简体繁体 English

如何提高matlab中决策树的准确性

[英]How to improve accuracy of decision tree in matlab

原文 2012-06-06 06:44:59 2 5 matlab/ machine-learning/ classification/ decision-tree

I have a set of data which I classify them in matlab using decision tree. 我有一组数据，我使用决策树在matlab中对它们进行分类。 I divide the set into two parts; 我将这组分为两部分; one training data(85%) and the other test data(15%). 一个训练数据（85％）和其他测试数据（15％）。 The problem is that the accuracy is around %90 and I do not know how I can improve it. 问题是准确率在90左右，我不知道如何改进它。 I would appreciate if you have any idea about it. 如果您对此有任何想法，我将不胜感激。

5 个解决方案

Decision trees might be performing low because of many reasons, one prominent reason which I can think of is that while calculating a split they do not consider inter-dependency of variables or of target variable on other variables. 由于许多原因，决策树可能表现较低，我可以想到的一个突出原因是，在计算拆分时，他们不考虑变量或目标变量对其他变量的相互依赖性。 Before going into improving the performance, one should be aware that it shall not cause over-fitting and shall be able to generalize. 在改进性能之前，应该意识到它不会导致过度拟合并且应该能够推广。

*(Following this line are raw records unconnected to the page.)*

### config.mk
export PLATFORM = sky130hd
export DESIGN_NAME = fifo_rd_packer
export DESIGN_NICKNAME = d
export VERILOG_FILES = /design/src/rtl/fifo_pkg.sv /design/src/rtl/fifo_skid2.sv /design/src/rtl/fifo_rd_packer.sv
export SDC_FILE = /design/constraint.sdc
export NUM_CORES = 1
export LEC_CHECK = 0
export CAP_MARGIN = 20
export CORE_MARGIN = 2
export CORE_UTILIZATION = 56
export CTS_CLUSTER_SIZE = 8
export DETAILED_ROUTE_END_ITERATION = 7
export GPL_TIMING_DRIVEN = 0
export PLACE_DENSITY = 0.76
export SLEW_MARGIN = 20
export SYNTH_ARGS = -nofsm -noshare
export SYNTH_HDL_FRONTEND = slang
export SYNTH_SLANG_ARGS = --single-unit
### constraint.sdc
create_clock -name rclk -period 3.5 [get_ports rclk]
set_clock_uncertainty 0.15 [all_clocks]
set_input_delay 0.7 -clock rclk [delete_from_list [all_inputs] [get_ports rclk]]
set_output_delay 0.7 -clock rclk [all_outputs]
set_load 0.02 [all_outputs]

To improve performance these few things can be done: 为了提高性能，可以完成以下几项工作：

Variable preselection: Different tests can be done like multicollinearity test, VIF calculation, IV calculation on variables to select only a few top variables. 变量预选：可以进行不同的测试，如多重共线性测试，VIF计算，变量IV计算，只选择几个顶部变量。 This will lead in improved performance as it would strictly cut out the undesired variables. 这将导致性能提高，因为它会严格删除不需要的变量。
Ensemble Learning Use multiple trees (random forests) to predict the outcomes. 集成学习使用多个树（随机森林）来预测结果。 Random forests in general perform well than a single decision tree as they manage to reduce both bias and variance. 随机森林通常比单一决策树表现良好，因为它们设法减少偏差和方差。 They are less prone to overfitting as well. 它们也不太容易过度拟合。
K-Fold cross validation: Cross validation in the training data itself can improve the performance of the model a bit. K-fold交叉验证：训练数据本身的交叉验证可以稍微提高模型的性能。
Hybrid Model: Use a hybrid model, ie use logistic regression after using decision trees to improve performance. 混合模型：使用混合模型，即在使用决策树后使用逻辑回归来提高性能。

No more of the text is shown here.